WHAT THE EXERCISE ASKS:
Look through the records below for the line with "u_scale.gain_r: 30". Return that line and each one after it up to and including the line with "34040 | 6.817 |", exactly.

----- INPUT MATERIAL

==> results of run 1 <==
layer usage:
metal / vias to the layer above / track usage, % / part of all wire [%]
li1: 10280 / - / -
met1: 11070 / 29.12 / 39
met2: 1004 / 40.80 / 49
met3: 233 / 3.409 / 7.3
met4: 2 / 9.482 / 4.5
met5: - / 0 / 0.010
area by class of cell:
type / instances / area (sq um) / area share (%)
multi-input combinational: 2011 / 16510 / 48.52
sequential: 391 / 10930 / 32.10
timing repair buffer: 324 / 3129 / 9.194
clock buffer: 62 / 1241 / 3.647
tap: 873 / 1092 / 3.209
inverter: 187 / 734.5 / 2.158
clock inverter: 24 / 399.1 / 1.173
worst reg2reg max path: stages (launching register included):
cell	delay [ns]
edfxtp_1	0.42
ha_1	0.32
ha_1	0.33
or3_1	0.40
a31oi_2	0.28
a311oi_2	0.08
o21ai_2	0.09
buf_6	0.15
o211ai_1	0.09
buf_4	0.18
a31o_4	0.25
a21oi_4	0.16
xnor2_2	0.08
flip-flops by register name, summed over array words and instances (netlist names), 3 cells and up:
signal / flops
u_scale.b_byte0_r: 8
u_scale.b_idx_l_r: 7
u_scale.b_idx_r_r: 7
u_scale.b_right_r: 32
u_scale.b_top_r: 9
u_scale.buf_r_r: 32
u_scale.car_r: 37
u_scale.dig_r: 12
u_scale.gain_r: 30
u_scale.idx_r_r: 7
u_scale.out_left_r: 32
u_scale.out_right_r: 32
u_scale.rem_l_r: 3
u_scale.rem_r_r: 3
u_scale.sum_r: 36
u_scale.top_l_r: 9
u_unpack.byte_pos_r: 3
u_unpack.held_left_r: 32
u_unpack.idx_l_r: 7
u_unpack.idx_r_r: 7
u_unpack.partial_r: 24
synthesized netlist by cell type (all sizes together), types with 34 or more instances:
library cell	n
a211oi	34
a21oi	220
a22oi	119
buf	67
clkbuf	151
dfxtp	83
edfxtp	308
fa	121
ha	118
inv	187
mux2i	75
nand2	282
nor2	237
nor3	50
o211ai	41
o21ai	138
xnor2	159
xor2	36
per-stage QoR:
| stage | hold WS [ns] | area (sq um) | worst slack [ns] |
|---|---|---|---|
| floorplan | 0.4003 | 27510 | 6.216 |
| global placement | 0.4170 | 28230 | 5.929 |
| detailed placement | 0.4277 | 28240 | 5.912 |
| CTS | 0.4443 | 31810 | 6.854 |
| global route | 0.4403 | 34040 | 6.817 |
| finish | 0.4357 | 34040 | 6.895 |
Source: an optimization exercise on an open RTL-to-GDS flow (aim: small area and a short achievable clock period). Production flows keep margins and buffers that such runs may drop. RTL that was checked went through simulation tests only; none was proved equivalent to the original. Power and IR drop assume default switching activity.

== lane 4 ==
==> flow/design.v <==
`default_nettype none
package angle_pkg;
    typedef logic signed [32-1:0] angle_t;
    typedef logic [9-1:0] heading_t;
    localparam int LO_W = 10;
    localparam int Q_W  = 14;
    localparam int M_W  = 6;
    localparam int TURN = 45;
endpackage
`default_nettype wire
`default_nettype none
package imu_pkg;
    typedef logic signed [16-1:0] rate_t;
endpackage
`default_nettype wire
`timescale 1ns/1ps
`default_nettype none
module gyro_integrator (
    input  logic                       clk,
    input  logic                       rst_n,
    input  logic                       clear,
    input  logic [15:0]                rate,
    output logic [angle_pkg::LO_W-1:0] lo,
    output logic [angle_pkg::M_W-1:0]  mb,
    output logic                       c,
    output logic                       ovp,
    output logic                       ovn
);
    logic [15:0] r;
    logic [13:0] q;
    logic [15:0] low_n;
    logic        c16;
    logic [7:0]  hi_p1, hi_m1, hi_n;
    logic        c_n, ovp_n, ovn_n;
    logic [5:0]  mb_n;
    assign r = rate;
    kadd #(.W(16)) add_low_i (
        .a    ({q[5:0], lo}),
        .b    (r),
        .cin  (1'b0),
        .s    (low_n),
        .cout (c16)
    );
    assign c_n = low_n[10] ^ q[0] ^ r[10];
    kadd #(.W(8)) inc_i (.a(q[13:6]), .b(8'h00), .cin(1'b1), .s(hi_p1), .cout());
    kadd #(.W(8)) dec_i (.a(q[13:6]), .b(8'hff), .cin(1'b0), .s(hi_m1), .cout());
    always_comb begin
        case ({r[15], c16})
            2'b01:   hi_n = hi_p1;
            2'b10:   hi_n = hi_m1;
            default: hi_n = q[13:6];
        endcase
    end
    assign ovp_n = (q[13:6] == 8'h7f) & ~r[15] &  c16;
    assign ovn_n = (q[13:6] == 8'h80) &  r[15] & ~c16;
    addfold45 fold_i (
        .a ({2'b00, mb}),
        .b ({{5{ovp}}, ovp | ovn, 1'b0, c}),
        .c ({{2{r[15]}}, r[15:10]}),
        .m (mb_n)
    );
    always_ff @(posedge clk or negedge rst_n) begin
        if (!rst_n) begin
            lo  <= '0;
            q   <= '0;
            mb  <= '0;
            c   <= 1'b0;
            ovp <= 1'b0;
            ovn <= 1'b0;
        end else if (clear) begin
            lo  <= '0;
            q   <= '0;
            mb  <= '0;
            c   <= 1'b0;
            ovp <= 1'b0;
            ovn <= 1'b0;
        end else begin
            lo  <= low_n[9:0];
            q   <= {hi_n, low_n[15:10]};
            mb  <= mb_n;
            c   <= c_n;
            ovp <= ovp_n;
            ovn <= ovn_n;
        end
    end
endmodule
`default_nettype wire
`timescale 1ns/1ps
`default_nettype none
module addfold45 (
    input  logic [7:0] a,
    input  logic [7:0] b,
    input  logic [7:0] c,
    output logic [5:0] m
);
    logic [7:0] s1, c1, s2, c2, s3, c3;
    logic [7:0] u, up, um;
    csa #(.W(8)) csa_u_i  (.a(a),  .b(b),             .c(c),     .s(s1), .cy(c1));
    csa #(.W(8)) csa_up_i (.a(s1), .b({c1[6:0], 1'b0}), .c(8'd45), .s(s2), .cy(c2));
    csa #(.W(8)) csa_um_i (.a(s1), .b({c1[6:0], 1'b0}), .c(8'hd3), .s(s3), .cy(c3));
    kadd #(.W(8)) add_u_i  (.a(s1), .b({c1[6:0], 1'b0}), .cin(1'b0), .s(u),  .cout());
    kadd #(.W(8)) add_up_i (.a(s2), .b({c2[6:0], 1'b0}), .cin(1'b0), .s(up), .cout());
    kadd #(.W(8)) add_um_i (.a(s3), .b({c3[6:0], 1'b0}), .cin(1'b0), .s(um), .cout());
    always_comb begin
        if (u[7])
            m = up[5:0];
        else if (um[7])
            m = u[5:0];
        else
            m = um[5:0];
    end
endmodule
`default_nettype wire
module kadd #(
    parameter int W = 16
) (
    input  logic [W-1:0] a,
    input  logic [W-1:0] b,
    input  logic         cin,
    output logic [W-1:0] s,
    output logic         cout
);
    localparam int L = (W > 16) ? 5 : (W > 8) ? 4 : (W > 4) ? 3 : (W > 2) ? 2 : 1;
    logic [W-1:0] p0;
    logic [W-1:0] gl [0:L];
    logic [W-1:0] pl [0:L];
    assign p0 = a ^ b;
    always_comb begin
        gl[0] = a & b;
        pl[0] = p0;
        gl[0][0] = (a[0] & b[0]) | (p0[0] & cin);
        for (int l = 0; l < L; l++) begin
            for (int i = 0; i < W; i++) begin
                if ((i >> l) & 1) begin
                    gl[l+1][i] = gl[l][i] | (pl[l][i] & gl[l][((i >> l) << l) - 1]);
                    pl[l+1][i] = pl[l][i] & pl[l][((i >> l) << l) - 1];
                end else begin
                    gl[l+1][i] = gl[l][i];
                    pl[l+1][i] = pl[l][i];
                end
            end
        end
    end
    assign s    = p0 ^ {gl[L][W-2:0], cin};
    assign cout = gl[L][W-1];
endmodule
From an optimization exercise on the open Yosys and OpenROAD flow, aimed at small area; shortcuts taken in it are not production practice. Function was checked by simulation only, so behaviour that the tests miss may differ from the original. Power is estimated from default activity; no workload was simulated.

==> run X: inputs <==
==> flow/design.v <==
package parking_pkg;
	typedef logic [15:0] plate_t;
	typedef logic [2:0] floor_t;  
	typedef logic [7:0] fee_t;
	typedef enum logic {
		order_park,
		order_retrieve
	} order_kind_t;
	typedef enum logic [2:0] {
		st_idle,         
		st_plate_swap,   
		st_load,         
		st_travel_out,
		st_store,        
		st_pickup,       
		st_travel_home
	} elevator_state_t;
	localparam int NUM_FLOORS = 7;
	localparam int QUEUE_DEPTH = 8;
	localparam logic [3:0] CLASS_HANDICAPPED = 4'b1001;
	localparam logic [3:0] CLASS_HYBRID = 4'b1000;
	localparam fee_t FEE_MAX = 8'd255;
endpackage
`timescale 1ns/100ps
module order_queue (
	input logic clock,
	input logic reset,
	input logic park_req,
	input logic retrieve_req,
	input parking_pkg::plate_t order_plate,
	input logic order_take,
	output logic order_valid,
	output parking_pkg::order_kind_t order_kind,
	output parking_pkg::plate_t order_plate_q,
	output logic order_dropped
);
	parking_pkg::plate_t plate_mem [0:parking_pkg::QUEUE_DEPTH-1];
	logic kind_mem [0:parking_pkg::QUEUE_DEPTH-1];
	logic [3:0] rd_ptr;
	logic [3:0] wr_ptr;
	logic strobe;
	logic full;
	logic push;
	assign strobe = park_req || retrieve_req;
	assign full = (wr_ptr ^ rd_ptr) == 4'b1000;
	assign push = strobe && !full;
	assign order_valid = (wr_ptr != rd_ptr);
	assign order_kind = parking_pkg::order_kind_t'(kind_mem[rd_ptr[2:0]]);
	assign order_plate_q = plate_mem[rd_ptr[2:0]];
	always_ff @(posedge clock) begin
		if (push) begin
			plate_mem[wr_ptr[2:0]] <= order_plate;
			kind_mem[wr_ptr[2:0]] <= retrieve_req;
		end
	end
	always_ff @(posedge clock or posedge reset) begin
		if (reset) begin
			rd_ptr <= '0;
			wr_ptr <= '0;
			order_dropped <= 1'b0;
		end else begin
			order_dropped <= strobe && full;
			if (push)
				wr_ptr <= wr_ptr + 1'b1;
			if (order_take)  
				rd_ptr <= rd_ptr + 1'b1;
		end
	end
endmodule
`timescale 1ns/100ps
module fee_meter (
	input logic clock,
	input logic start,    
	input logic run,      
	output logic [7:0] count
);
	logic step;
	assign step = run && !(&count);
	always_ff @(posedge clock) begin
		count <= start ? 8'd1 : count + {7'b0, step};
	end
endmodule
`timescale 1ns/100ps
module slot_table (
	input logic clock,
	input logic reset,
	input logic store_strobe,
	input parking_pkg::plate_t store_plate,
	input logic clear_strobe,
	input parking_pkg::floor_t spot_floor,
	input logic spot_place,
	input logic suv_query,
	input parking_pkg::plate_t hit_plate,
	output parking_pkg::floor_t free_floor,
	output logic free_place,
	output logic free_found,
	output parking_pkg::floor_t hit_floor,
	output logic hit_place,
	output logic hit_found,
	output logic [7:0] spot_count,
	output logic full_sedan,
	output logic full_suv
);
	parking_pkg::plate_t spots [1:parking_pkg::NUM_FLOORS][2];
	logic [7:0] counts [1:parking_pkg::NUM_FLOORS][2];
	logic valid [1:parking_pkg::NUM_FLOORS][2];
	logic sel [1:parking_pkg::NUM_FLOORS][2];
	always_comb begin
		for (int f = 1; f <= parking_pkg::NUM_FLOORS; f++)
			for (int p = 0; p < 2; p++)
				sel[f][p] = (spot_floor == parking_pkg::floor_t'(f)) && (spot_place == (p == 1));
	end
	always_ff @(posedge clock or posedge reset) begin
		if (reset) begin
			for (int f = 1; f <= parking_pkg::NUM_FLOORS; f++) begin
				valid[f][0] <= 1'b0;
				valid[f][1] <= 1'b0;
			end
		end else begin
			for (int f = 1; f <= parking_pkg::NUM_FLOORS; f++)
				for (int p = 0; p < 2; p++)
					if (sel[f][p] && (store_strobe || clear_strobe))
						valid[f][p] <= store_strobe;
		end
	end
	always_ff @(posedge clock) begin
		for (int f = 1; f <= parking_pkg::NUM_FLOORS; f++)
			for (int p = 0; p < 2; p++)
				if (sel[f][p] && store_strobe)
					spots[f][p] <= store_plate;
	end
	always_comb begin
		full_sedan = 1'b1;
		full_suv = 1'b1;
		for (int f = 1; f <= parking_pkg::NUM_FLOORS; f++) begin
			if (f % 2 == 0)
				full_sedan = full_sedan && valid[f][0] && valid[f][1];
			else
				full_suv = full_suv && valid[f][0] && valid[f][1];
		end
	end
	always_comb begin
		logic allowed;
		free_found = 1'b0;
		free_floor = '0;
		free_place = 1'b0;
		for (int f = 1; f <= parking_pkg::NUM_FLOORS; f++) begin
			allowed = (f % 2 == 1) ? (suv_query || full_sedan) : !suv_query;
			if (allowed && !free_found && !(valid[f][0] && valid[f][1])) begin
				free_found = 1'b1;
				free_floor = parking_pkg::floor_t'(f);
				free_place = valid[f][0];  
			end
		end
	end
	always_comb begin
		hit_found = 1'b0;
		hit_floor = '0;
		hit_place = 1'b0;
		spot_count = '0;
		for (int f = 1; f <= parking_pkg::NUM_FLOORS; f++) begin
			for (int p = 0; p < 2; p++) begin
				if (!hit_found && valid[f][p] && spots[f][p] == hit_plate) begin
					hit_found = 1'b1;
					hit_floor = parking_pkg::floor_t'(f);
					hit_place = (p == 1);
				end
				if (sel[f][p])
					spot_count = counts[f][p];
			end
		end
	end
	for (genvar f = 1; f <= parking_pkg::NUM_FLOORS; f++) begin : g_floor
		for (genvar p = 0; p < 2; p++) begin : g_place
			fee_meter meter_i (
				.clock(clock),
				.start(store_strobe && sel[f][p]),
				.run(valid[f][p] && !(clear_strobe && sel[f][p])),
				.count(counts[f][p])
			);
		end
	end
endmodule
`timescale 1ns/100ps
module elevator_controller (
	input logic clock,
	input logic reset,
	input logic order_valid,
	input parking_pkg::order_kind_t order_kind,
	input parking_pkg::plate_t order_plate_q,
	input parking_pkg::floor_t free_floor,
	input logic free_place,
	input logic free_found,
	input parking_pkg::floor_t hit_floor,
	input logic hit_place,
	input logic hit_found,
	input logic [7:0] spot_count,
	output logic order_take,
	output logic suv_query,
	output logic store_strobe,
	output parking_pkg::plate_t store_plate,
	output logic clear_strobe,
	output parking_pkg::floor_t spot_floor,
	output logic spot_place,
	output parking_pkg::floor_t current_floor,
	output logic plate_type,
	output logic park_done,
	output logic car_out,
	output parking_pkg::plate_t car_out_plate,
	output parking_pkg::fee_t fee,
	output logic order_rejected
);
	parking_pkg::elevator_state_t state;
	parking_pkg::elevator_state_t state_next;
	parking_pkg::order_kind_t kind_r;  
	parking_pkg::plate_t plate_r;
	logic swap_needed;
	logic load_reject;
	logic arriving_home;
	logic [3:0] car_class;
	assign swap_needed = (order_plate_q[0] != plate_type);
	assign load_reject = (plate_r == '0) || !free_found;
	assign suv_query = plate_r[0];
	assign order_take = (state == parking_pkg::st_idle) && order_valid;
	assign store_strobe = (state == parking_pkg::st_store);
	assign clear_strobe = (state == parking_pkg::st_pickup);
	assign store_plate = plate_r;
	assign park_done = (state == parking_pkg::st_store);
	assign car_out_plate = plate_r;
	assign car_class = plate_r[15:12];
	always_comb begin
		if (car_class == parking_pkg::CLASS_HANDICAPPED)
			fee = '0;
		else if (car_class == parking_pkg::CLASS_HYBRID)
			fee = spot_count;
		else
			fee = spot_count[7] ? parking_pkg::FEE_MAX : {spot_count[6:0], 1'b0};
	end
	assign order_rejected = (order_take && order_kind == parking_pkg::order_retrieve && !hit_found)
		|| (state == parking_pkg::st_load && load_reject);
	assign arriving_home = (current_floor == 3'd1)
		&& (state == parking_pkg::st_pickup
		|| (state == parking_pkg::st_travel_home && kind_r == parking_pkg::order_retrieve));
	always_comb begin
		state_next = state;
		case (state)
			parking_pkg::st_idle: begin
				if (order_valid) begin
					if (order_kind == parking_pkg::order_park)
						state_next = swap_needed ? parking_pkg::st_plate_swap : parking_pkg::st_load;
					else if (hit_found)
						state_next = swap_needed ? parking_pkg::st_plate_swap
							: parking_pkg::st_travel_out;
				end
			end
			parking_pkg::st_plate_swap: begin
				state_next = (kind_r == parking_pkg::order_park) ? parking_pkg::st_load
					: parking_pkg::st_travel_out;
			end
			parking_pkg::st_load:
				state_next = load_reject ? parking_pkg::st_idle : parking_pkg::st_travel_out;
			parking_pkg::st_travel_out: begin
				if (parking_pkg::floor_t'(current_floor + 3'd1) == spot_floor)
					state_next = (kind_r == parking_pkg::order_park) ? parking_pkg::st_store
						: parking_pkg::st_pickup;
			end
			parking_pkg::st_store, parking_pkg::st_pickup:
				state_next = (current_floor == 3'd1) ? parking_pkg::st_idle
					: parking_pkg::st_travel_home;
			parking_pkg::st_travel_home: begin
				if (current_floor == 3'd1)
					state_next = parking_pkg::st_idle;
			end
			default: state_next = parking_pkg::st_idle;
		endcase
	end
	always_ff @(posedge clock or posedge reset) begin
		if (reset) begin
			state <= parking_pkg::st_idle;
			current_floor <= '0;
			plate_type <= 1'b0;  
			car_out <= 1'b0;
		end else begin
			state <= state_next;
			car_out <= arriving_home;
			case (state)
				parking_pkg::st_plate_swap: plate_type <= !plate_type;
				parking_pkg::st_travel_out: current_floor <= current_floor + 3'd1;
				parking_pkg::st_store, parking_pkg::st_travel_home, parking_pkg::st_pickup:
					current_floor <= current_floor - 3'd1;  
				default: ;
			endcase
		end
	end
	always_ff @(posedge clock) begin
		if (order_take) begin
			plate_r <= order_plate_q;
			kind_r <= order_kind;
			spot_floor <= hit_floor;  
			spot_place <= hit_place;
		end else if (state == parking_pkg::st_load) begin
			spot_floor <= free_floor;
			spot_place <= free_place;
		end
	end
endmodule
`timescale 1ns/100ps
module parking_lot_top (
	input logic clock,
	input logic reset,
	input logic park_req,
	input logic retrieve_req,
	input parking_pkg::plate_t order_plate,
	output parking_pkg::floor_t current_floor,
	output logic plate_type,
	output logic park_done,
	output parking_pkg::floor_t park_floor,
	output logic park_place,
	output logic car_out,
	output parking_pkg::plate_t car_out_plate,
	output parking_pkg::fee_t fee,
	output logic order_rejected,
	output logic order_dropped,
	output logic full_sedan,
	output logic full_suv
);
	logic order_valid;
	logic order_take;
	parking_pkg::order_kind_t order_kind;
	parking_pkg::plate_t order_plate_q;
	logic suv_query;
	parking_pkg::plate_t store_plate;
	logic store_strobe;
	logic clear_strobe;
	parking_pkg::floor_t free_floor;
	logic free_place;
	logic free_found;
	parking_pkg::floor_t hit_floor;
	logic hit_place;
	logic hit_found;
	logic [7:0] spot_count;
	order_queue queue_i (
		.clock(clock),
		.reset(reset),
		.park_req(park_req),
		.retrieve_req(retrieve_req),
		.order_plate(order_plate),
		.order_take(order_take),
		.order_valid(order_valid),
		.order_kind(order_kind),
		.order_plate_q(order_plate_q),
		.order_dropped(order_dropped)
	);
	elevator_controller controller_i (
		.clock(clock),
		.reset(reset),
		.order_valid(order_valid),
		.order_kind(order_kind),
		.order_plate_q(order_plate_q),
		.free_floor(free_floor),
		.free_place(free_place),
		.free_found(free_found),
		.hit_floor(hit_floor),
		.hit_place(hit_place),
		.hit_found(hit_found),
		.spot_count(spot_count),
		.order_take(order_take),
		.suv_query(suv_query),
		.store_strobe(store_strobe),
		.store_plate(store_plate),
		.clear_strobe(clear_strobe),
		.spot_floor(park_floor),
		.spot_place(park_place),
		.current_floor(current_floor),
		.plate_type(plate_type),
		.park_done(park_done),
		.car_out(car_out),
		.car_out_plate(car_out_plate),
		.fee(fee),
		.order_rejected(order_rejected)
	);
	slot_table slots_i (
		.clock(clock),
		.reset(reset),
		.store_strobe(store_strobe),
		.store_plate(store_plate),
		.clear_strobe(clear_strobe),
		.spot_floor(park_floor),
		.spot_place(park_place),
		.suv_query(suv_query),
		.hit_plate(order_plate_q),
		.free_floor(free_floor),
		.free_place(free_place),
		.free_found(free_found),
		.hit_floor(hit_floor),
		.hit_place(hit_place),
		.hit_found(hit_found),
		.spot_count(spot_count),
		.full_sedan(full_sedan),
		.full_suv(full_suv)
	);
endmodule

----------

YOUR SOLUTION:
u_scale.gain_r: 30
u_scale.idx_r_r: 7
u_scale.out_left_r: 32
u_scale.out_right_r: 32
u_scale.rem_l_r: 3
u_scale.rem_r_r: 3
u_scale.sum_r: 36
u_scale.top_l_r: 9
u_unpack.byte_pos_r: 3
u_unpack.held_left_r: 32
u_unpack.idx_l_r: 7
u_unpack.idx_r_r: 7
u_unpack.partial_r: 24
synthesized netlist by cell type (all sizes together), types with 34 or more instances:
library cell	n
a211oi	34
a21oi	220
a22oi	119
buf	67
clkbuf	151
dfxtp	83
edfxtp	308
fa	121
ha	118
inv	187
mux2i	75
nand2	282
nor2	237
nor3	50
o211ai	41
o21ai	138
xnor2	159
xor2	36
per-stage QoR:
| stage | hold WS [ns] | area (sq um) | worst slack [ns] |
|---|---|---|---|
| floorplan | 0.4003 | 27510 | 6.216 |
| global placement | 0.4170 | 28230 | 5.929 |
| detailed placement | 0.4277 | 28240 | 5.912 |
| CTS | 0.4443 | 31810 | 6.854 |
| global route | 0.4403 | 34040 | 6.817 |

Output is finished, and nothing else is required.